Saturday, December 12, 2015

Some Interesting Facts for These Times


To the Editor:

            Here are some facts that seem to need emphasis in these troubling times. It would be useful, it seems to me, to keep them in mind.

            The death toll of those killed by jihadist terrorists, since Sept. 11, 2001, is about 45 people. The death toll in attacks led by those motivated by white supremacist and other extremist ideologies, is about 48 people. This according to New America, an organization located in Washington, D.C.

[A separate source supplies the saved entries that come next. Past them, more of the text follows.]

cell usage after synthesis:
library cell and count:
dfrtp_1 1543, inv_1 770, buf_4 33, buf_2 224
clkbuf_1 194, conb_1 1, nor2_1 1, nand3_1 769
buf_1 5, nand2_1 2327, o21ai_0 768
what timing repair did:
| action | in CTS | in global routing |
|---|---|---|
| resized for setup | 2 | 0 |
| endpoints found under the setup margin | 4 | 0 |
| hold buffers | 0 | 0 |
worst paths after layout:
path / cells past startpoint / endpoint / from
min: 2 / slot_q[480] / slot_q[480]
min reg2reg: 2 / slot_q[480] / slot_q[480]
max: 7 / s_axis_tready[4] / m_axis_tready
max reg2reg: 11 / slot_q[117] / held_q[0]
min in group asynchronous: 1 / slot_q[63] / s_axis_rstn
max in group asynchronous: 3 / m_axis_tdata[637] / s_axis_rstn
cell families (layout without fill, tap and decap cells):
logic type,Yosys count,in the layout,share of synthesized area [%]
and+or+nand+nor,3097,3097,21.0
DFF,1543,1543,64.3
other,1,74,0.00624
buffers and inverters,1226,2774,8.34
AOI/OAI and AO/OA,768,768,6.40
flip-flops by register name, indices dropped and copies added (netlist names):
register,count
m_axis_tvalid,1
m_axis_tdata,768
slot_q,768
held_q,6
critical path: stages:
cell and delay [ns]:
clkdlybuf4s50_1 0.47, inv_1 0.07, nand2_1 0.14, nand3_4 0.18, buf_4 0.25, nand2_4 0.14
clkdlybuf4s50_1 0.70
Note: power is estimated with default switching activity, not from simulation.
<file path="config.mk">
export PLATFORM = sky130hd
export DESIGN_NAME = ex_muldiv
export DESIGN_NICKNAME = d
export VERILOG_FILES = /design/src/rtl/ex_muldiv_pkg.sv /design/src/rtl/ex_muldiv_div_radix2.sv /design/src/rtl/ex_muldiv.sv
export SDC_FILE = /design/constraint.sdc
export NUM_CORES = 2
export LEC_CHECK = 0
export BUFFER_PORTS_ARGS = -buffer_cell sky130_fd_sc_hd__buf_2
export CORE_ASPECT_RATIO = 0.6
export CORE_MARGIN = 2
export CORE_UTILIZATION = 45
export CTS_BUF_LIST = sky130_fd_sc_hd__clkbuf_4
export DETAILED_ROUTE_END_ITERATION = 10
export PLACE_DENSITY_LB_ADDON = 0.05
export SLEW_MARGIN = 20
export SYNTH_ARGS = -nofsm -noshare
export SYNTH_HDL_FRONTEND = slang
export SYNTH_SLANG_ARGS = --single-unit
</file>
<file path="constraint.sdc">
create_clock -name clk -period 11.2 [get_ports clk]
set_clock_uncertainty 0.1 [all_clocks]
set_input_delay 1.68 -clock clk [delete_from_list [all_inputs] [get_ports clk]]
set_output_delay 1.68 -clock clk [all_outputs]
set_load 0.03 [all_outputs]
</file>
<file path="src/rtl/ex_muldiv_pkg.sv">
// Shared definitions for the EX-stage multiply/divide unit.
// Holds bus widths, reset/stall encodings, M-extension opcodes and an opcode decoder.
// No logic of its own; imported by ex_muldiv and div_radix2.
package ex_muldiv_pkg;

  localparam logic RST_ENABLE = 1'b0;
  localparam logic STOP       = 1'b1;
  localparam logic NO_STOP    = 1'b0;

  localparam int ALU_OP_W   = 8;
  localparam int REG_ADDR_W = 5;

  localparam logic [REG_ADDR_W-1:0] NOP_REG_ADDR = '0;

  localparam logic [ALU_OP_W-1:0] EXE_MUL_OP    = 8'hA8;
  localparam logic [ALU_OP_W-1:0] EXE_MULH_OP   = 8'hA9;
  localparam logic [ALU_OP_W-1:0] EXE_MULHSU_OP = 8'hAA;
  localparam logic [ALU_OP_W-1:0] EXE_MULHU_OP  = 8'hAB;
  localparam logic [ALU_OP_W-1:0] EXE_DIV_OP    = 8'hAC;
  localparam logic [ALU_OP_W-1:0] EXE_DIVU_OP   = 8'hAD;
  localparam logic [ALU_OP_W-1:0] EXE_REM_OP    = 8'hAE;
  localparam logic [ALU_OP_W-1:0] EXE_REMU_OP   = 8'hAF;

  // Per-op control bits derived from the opcode.
  typedef struct packed {
    logic is_mul;
    logic is_div;
    logic is_signed_div;
    logic want_hi;
    logic want_rem;
    logic a_signed;
    logic b_signed;
  } op_info_t;

  function automatic op_info_t decode_op(input logic [ALU_OP_W-1:0] op);
    op_info_t d;
    d = '0;
    case (op)
      EXE_MUL_OP:    d.is_mul = 1'b1;
      EXE_MULH_OP:   begin d.is_mul = 1'b1; d.want_hi = 1'b1; d.a_signed = 1'b1; d.b_signed = 1'b1; end
      EXE_MULHSU_OP: begin d.is_mul = 1'b1; d.want_hi = 1'b1; d.a_signed = 1'b1; end
      EXE_MULHU_OP:  begin d.is_mul = 1'b1; d.want_hi = 1'b1; end
      EXE_DIV_OP:    begin d.is_div = 1'b1; d.is_signed_div = 1'b1; end
      EXE_DIVU_OP:   d.is_div = 1'b1;
      EXE_REM_OP:    begin d.is_div = 1'b1; d.is_signed_div = 1'b1; d.want_rem = 1'b1; end
      EXE_REMU_OP:   begin d.is_div = 1'b1; d.want_rem = 1'b1; end
      default:       d = '0;
    endcase
    return d;
  endfunction

endpackage

</file>
<file path="src/rtl/ex_muldiv_div_radix2.sv">
// Unsigned restoring radix-2 divider core, one quotient bit per cycle.
// Latency: ITERS cycles after start; done is asserted combinationally during the last step.
// No backpressure: flush or reset abandons the division immediately.
module div_radix2
  import ex_muldiv_pkg::*;
#(
  parameter int XLEN  = 32,
  parameter int ITERS = 32
) (
  input  logic            clk,
  input  logic            rst,
  input  logic            flush,
  input  logic            start,
  input  logic [XLEN-1:0] dividend,
  input  logic [XLEN-1:0] divisor,
  output logic            busy,
  output logic            done,
  output logic [XLEN-1:0] quot,
  output logic [XLEN-1:0] rem
);

  localparam int CW = (ITERS > 1) ? $clog2(ITERS) : 1;
  localparam logic [CW-1:0] LAST = CW'(ITERS - 1);

  logic [XLEN-1:0] rem_q;
  logic [XLEN-1:0] quo_q;
  logic [XLEN-1:0] dsr_q;
  logic [CW-1:0]   cnt;
  logic            busy_q;

  logic [XLEN:0]   shifted;
  logic [XLEN:0]   diff;
  logic [XLEN-1:0] rem_n;
  logic [XLEN-1:0] quo_n;

  // One restoring step: shift in the next dividend bit, subtract if it fits.
  always_comb begin
    shifted = {rem_q, quo_q[XLEN-1]};
    diff    = shifted - {1'b0, dsr_q};
    if (!diff[XLEN]) begin
      rem_n = diff[XLEN-1:0];
      quo_n = {quo_q[XLEN-2:0], 1'b1};
    end else begin
      rem_n = shifted[XLEN-1:0];
      quo_n = {quo_q[XLEN-2:0], 1'b0};
    end
  end

  assign busy = busy_q;
  assign done = busy_q && (cnt == LAST);
  assign quot = quo_n;
  assign rem  = rem_n;

  // Load on start, then step once per cycle until the last iteration.
  always_ff @(posedge clk) begin
    if (rst == RST_ENABLE || flush) begin
      rem_q  <= '0;
      quo_q  <= '0;
      dsr_q  <= '0;
      cnt    <= '0;
      busy_q <= 1'b0;
    end else if (start) begin
      rem_q  <= '0;
      quo_q  <= dividend;
      dsr_q  <= divisor;
      cnt    <= '0;
      busy_q <= 1'b1;
    end else if (busy_q) begin
      rem_q <= rem_n;
      quo_q <= quo_n;
      if (cnt == LAST) begin
        cnt    <= '0;
        busy_q <= 1'b0;
      end else begin
        cnt <= cnt + 1'b1;
      end
    end
  end

endmodule

</file>
<file path="src/rtl/ex_muldiv.sv">
// EX-stage RV32M multiply/divide unit with latched operands and a stall request to ctrl.
// Latency: MUL-class 2 cycles, DIV-class 1+DIV_ITERS cycles, div-by-zero/overflow 1 cycle.
// Holds stallreq_o while busy; annul_i or reset abandons the op with no done_o.
module ex_muldiv
  import ex_muldiv_pkg::*;
#(
  parameter int XLEN      = 32,
  parameter int DIV_ITERS = 32  // must equal XLEN: one quotient bit per iteration
) (
  input  logic                  clk,
  input  logic                  rst,
  input  logic [ALU_OP_W-1:0]   aluop_i,
  input  logic [XLEN-1:0]       reg1_i,
  input  logic [XLEN-1:0]       reg2_i,
  input  logic [REG_ADDR_W-1:0] wd_i,
  input  logic                  wreg_i,
  input  logic                  annul_i,
  output logic [XLEN-1:0]       wdata_o,
  output logic [REG_ADDR_W-1:0] wd_o,
  output logic                  wreg_o,
  output logic                  done_o,
  output logic                  stallreq_o
);

  typedef enum logic [1:0] {
    S_IDLE,
    S_MUL,
    S_DIV,
    S_DONE
  } state_t;

  localparam logic [XLEN-1:0] INT_MIN = {1'b1, {(XLEN-1){1'b0}}};

  state_t                  state;
  op_info_t                cur;

  logic [XLEN-1:0]         a_q;
  logic [XLEN-1:0]         b_q;
  logic                    want_hi_q;
  logic                    want_rem_q;
  logic                    a_sgn_q;
  logic                    b_sgn_q;
  logic                    neg_q;
  logic                    neg_r;
  logic                    wreg_l;
  logic [REG_ADDR_W-1:0]   wd_q;
  logic                    done_q;
  logic                    wreg_q;
  logic [XLEN-1:0]         wdata_q;

  logic                    b_zero;
  logic                    ovf;
  logic                    div_start;
  logic [XLEN-1:0]         dvd_abs;
  logic [XLEN-1:0]         dsr_abs;
  logic [XLEN-1:0]         spec_res;

  logic                    div_busy;
  logic                    div_done;
  logic [XLEN-1:0]         core_quot;
  logic [XLEN-1:0]         core_rem;
  logic [XLEN-1:0]         div_res;

  logic [XLEN:0]           ma;
  logic [XLEN:0]           mb;
  logic [2*XLEN-1:0]       wa;
  logic [2*XLEN-1:0]       wb;
  logic [2*XLEN-1:0]       prod;
  logic [XLEN-1:0]         mul_res;

  assign cur = decode_op(aluop_i);

  // Classify the incoming op and prepare divider operands and the short-cut result.
  always_comb begin
    b_zero    = (reg2_i == '0);
    ovf       = cur.is_signed_div && (reg1_i == INT_MIN) && (&reg2_i);
    div_start = (rst != RST_ENABLE) && !annul_i && (state == S_IDLE) &&
                cur.is_div && !b_zero && !ovf;
    dvd_abs   = (cur.is_signed_div && reg1_i[XLEN-1]) ? -reg1_i : reg1_i;
    dsr_abs   = (cur.is_signed_div && reg2_i[XLEN-1]) ? -reg2_i : reg2_i;
    if (b_zero) spec_res = cur.want_rem ? reg1_i : '1;
    else        spec_res = cur.want_rem ? '0 : reg1_i;
  end

  // Full 2*XLEN product of the latched operands, each sign- or zero-extended per op.
  always_comb begin
    ma      = {a_sgn_q & a_q[XLEN-1], a_q};
    mb      = {b_sgn_q & b_q[XLEN-1], b_q};
    wa      = {{(XLEN-1){ma[XLEN]}}, ma};
    wb      = {{(XLEN-1){mb[XLEN]}}, mb};
    prod    = wa * wb;
    mul_res = want_hi_q ? prod[2*XLEN-1:XLEN] : prod[XLEN-1:0];
  end

  // Signed fix-up on the divider's final step, applied as the result is registered.
  always_comb begin
    if (want_rem_q) div_res = neg_r ? -core_rem : core_rem;
    else            div_res = neg_q ? -core_quot : core_quot;
  end

  // Stall request: raised as soon as an M-op appears in IDLE, dropped by annul or reset.
  always_comb begin
    stallreq_o = NO_STOP;
    if (rst != RST_ENABLE && !annul_i) begin
      case (state)
        S_IDLE:  if (cur.is_mul || cur.is_div) stallreq_o = STOP;
        S_MUL:   stallreq_o = STOP;
        S_DIV:   stallreq_o = div_busy ? STOP : NO_STOP;
        default: stallreq_o = NO_STOP;
      endcase
    end
  end

  div_radix2 #(
    .XLEN  (XLEN),
    .ITERS (DIV_ITERS)
  ) u_div (
    .clk      (clk),
    .rst      (rst),
    .flush    (annul_i),
    .start    (div_start),
    .dividend (dvd_abs),
    .divisor  (dsr_abs),
    .busy     (div_busy),
    .done     (div_done),
    .quot     (core_quot),
    .rem      (core_rem)
  );

  // Control FSM; done_o/wreg_o/wdata_o are registered on entry to DONE.
  always_ff @(posedge clk) begin
    if (rst == RST_ENABLE) begin
      state      <= S_IDLE;
      a_q        <= '0;
      b_q        <= '0;
      want_hi_q  <= 1'b0;
      want_rem_q <= 1'b0;
      a_sgn_q    <= 1'b0;
      b_sgn_q    <= 1'b0;
      neg_q      <= 1'b0;
      neg_r      <= 1'b0;
      wreg_l     <= 1'b0;
      wd_q       <= NOP_REG_ADDR;
      done_q     <= 1'b0;
      wreg_q     <= 1'b0;
      wdata_q    <= '0;
    end else if (annul_i) begin
      state   <= S_IDLE;
      done_q  <= 1'b0;
      wreg_q  <= 1'b0;
      wdata_q <= '0;
    end else begin
      done_q  <= 1'b0;
      wreg_q  <= 1'b0;
      wdata_q <= '0;
      case (state)
        S_IDLE: begin
          if (cur.is_mul || cur.is_div) begin
            a_q        <= reg1_i;
            b_q        <= reg2_i;
            want_hi_q  <= cur.want_hi;
            want_rem_q <= cur.want_rem;
            a_sgn_q    <= cur.a_signed;
            b_sgn_q    <= cur.b_signed;
            neg_q      <= cur.is_signed_div && (reg1_i[XLEN-1] ^ reg2_i[XLEN-1]);
            neg_r      <= cur.is_signed_div && reg1_i[XLEN-1];
            wreg_l     <= wreg_i;
            wd_q       <= wd_i;
            if (cur.is_mul) begin
              state <= S_MUL;
            end else if (b_zero || ovf) begin
              state   <= S_DONE;
              done_q  <= 1'b1;
              wreg_q  <= wreg_i;
              wdata_q <= spec_res;
            end else begin
              state <= S_DIV;
            end
          end
        end
        S_MUL: begin
          state   <= S_DONE;
          done_q  <= 1'b1;
          wreg_q  <= wreg_l;
          wdata_q <= mul_res;
        end
        S_DIV: begin
          if (div_done) begin
            state   <= S_DONE;
            done_q  <= 1'b1;
            wreg_q  <= wreg_l;
            wdata_q <= div_res;
          end
        end
        default: state <= S_IDLE;
      endcase
    end
  end

  assign done_o  = done_q;
  assign wreg_o  = wreg_q;
  assign wdata_o = wdata_q;
  assign wd_o    = wd_q;

endmodule

</file>
**src/rtl/result_averager_pkg.sv**
```systemverilog
// Definitions shared between the dual-slope measurement FSM and the result averager.
package result_averager_pkg;

   localparam logic [1:0] AFE_IDLE        = 2'b00;
   localparam logic [1:0] AFE_AUTO_ZERO   = 2'b01;
   localparam logic [1:0] AFE_INTEGRATE   = 2'b10;
   localparam logic [1:0] AFE_DEINTEGRATE = 2'b11;

   localparam int unsigned DEFAULT_COUNT_W = 16;

endpackage

```
**src/rtl/sample_accumulator.sv**
```systemverilog
// Batch accumulator: sums 2^AVG_LOG2 signed samples taken on one range and strobes the
// floored average when the batch completes.
module sample_accumulator #(
   parameter int unsigned COUNT_W  = 16,
   parameter int unsigned AVG_LOG2 = 2
) (
   input  logic                      clk_i,
   input  logic                      rst_n_i,
   input  logic                      clear_i,
   input  logic                      valid_i,
   input  logic signed [COUNT_W:0]   sample_i,
   input  logic [2:0]                range_i,
   output logic                      done_o,
   output logic signed [COUNT_W:0]   avg_o,
   output logic [2:0]                avg_range_o
);

   localparam int unsigned AW = COUNT_W + 1 + AVG_LOG2;
   localparam int unsigned NW = (AVG_LOG2 > 0) ? AVG_LOG2 : 1;
   localparam int unsigned CW = AVG_LOG2 + 1;

   logic signed [AW-1:0] acc_q, acc_d;
   logic [NW-1:0]        n_q, n_d;
   logic [2:0]           rng_q, rng_d;

   logic                 restart;
   logic signed [AW-1:0] base;
   logic signed [AW-1:0] sum;
   logic signed [AW-1:0] shifted;
   logic [CW-1:0]        cnt;

   always_comb begin
      // An empty batch or a range change starts a fresh batch with this sample.
      restart = (n_q == '0) || (range_i != rng_q);
      base    = restart ? '0 : acc_q;
      sum     = base + AW'(sample_i);
      cnt     = restart ? CW'(1) : CW'(n_q) + CW'(1);
      shifted = sum >>> AVG_LOG2;

      done_o      = valid_i && !clear_i && cnt[AVG_LOG2];
      avg_o       = shifted[COUNT_W:0];
      avg_range_o = range_i;

      acc_d = acc_q;
      n_d   = n_q;
      rng_d = rng_q;
      if (clear_i) begin
         acc_d = '0;
         n_d   = '0;
      end else if (valid_i) begin
         rng_d = range_i;
         if (cnt[AVG_LOG2]) begin
            acc_d = '0;
            n_d   = '0;
         end else begin
            acc_d = sum;
            n_d   = NW'(cnt);
         end
      end
   end

   always_ff @(posedge clk_i or negedge rst_n_i) begin
      if (!rst_n_i) begin
         acc_q <= '0;
         n_q   <= '0;
         rng_q <= '0;
      end else begin
         acc_q <= acc_d;
         n_q   <= n_d;
         rng_q <= rng_d;
      end
   end

endmodule

```
**src/rtl/result_averager.sv**
```systemverilog
// Averages signed dual-slope conversion results and hands them to the host over valid/ready.
module result_averager
   import result_averager_pkg::*;
#(
   parameter int unsigned COUNT_W  = DEFAULT_COUNT_W,
   parameter int unsigned AVG_LOG2 = 2
) (
   input  logic                 clk_i,
   input  logic                 rst_n_i,
   input  logic [1:0]           afe_sel_i,
   input  logic                 ref_sign_i,
   input  logic [2:0]           range_sel_i,
   input  logic                 range_error_i,
   input  logic                 done_i,
   input  logic [COUNT_W-1:0]   count_i,
   input  logic                 clear_i,
   output logic [COUNT_W:0]     result_o,
   output logic [2:0]           result_range_o,
   output logic                 result_valid_o,
   input  logic                 result_ready_i,
   output logic                 overrun_o,
   output logic                 error_o
);

   logic                   sign_q;
   logic signed [COUNT_W:0] mag;
   logic signed [COUNT_W:0] sample;
   logic                   discard;
   logic                   sample_valid;

   logic                   acc_done;
   logic signed [COUNT_W:0] acc_avg;
   logic [2:0]             acc_range;

   logic [COUNT_W:0] result_q, result_d;
   logic [2:0]       range_q, range_d;
   logic             valid_q, valid_d;
   logic             overrun_q, overrun_d;
   logic             error_q, error_d;
   logic             accept;

   always_ff @(posedge clk_i or negedge rst_n_i) begin
      if (!rst_n_i) begin
         sign_q <= 1'b0;
      end else if (afe_sel_i == AFE_INTEGRATE) begin
         sign_q <= ref_sign_i;
      end
   end

   always_comb begin
      mag          = {1'b0, count_i};
      sample       = sign_q ? -mag : mag;
      // An all-ones count means the deintegrate phase timed out.
      discard      = done_i && !clear_i && (range_error_i || (&count_i));
      sample_valid = done_i && !clear_i && !discard;
   end

   sample_accumulator #(
      .COUNT_W  (COUNT_W),
      .AVG_LOG2 (AVG_LOG2)
   ) u_sample_accumulator (
      .clk_i       (clk_i),
      .rst_n_i     (rst_n_i),
      .clear_i     (clear_i || discard),
      .valid_i     (sample_valid),
      .sample_i    (sample),
      .range_i     (range_sel_i),
      .done_o      (acc_done),
      .avg_o       (acc_avg),
      .avg_range_o (acc_range)
   );

   always_comb begin
      accept    = valid_q && result_ready_i;
      result_d  = result_q;
      range_d   = range_q;
      valid_d   = valid_q;
      overrun_d = overrun_q;
      error_d   = discard;
      if (clear_i) begin
         valid_d   = 1'b0;
         overrun_d = 1'b0;
      end else begin
         if (accept) begin
            valid_d   = 1'b0;
            overrun_d = 1'b0;
         end
         if (acc_done) begin
            result_d = acc_avg;
            range_d  = acc_range;
            valid_d  = 1'b1;
            if (valid_q && !result_ready_i) begin
               overrun_d = 1'b1;
            end
         end
      end
   end

   always_ff @(posedge clk_i or negedge rst_n_i) begin
      if (!rst_n_i) begin
         result_q  <= '0;
         range_q   <= '0;
         valid_q   <= 1'b0;
         overrun_q <= 1'b0;
         error_q   <= 1'b0;
      end else begin
         result_q  <= result_d;
         range_q   <= range_d;
         valid_q   <= valid_d;
         overrun_q <= overrun_d;
         error_q   <= error_d;
      end
   end

   assign result_o       = result_q;
   assign result_range_o = range_q;
   assign result_valid_o = valid_q;
   assign overrun_o      = overrun_q;
   assign error_o        = error_q;

endmodule

```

            In 1994, an American born Israeli physician, Baruch Goldstein, killed 29 Muslims, including 7 children, while wounding 125 in Hebron. In 2011, Anders Behring Breivik, self-proclaimed “100% Christian,” killed 77 Muslim immigrants in Norway, including 55 teenagers.

            On April 19, 1995, Tim McVeigh, a caucasian U.S. citizen and Army veteran, who thought of himself as a Christian revolutionary, bombed a federal building in Oklahoma City, killing 168 people and injuring over 600, making his attack the deadliest terror attack in the U.S. before 9/11 and making it even now the greatest act of domestic terror ever committed on U.S. soil.

            A recent Gallup Poll found that 58% of Christians, 52% of Jews, and 43% of the non-religious thought it justified “sometimes” to target and kill civilians, while 21% of Muslims also agreed with this.

            These are just some facts. Readers can make of them what they will. But they are facts in any case.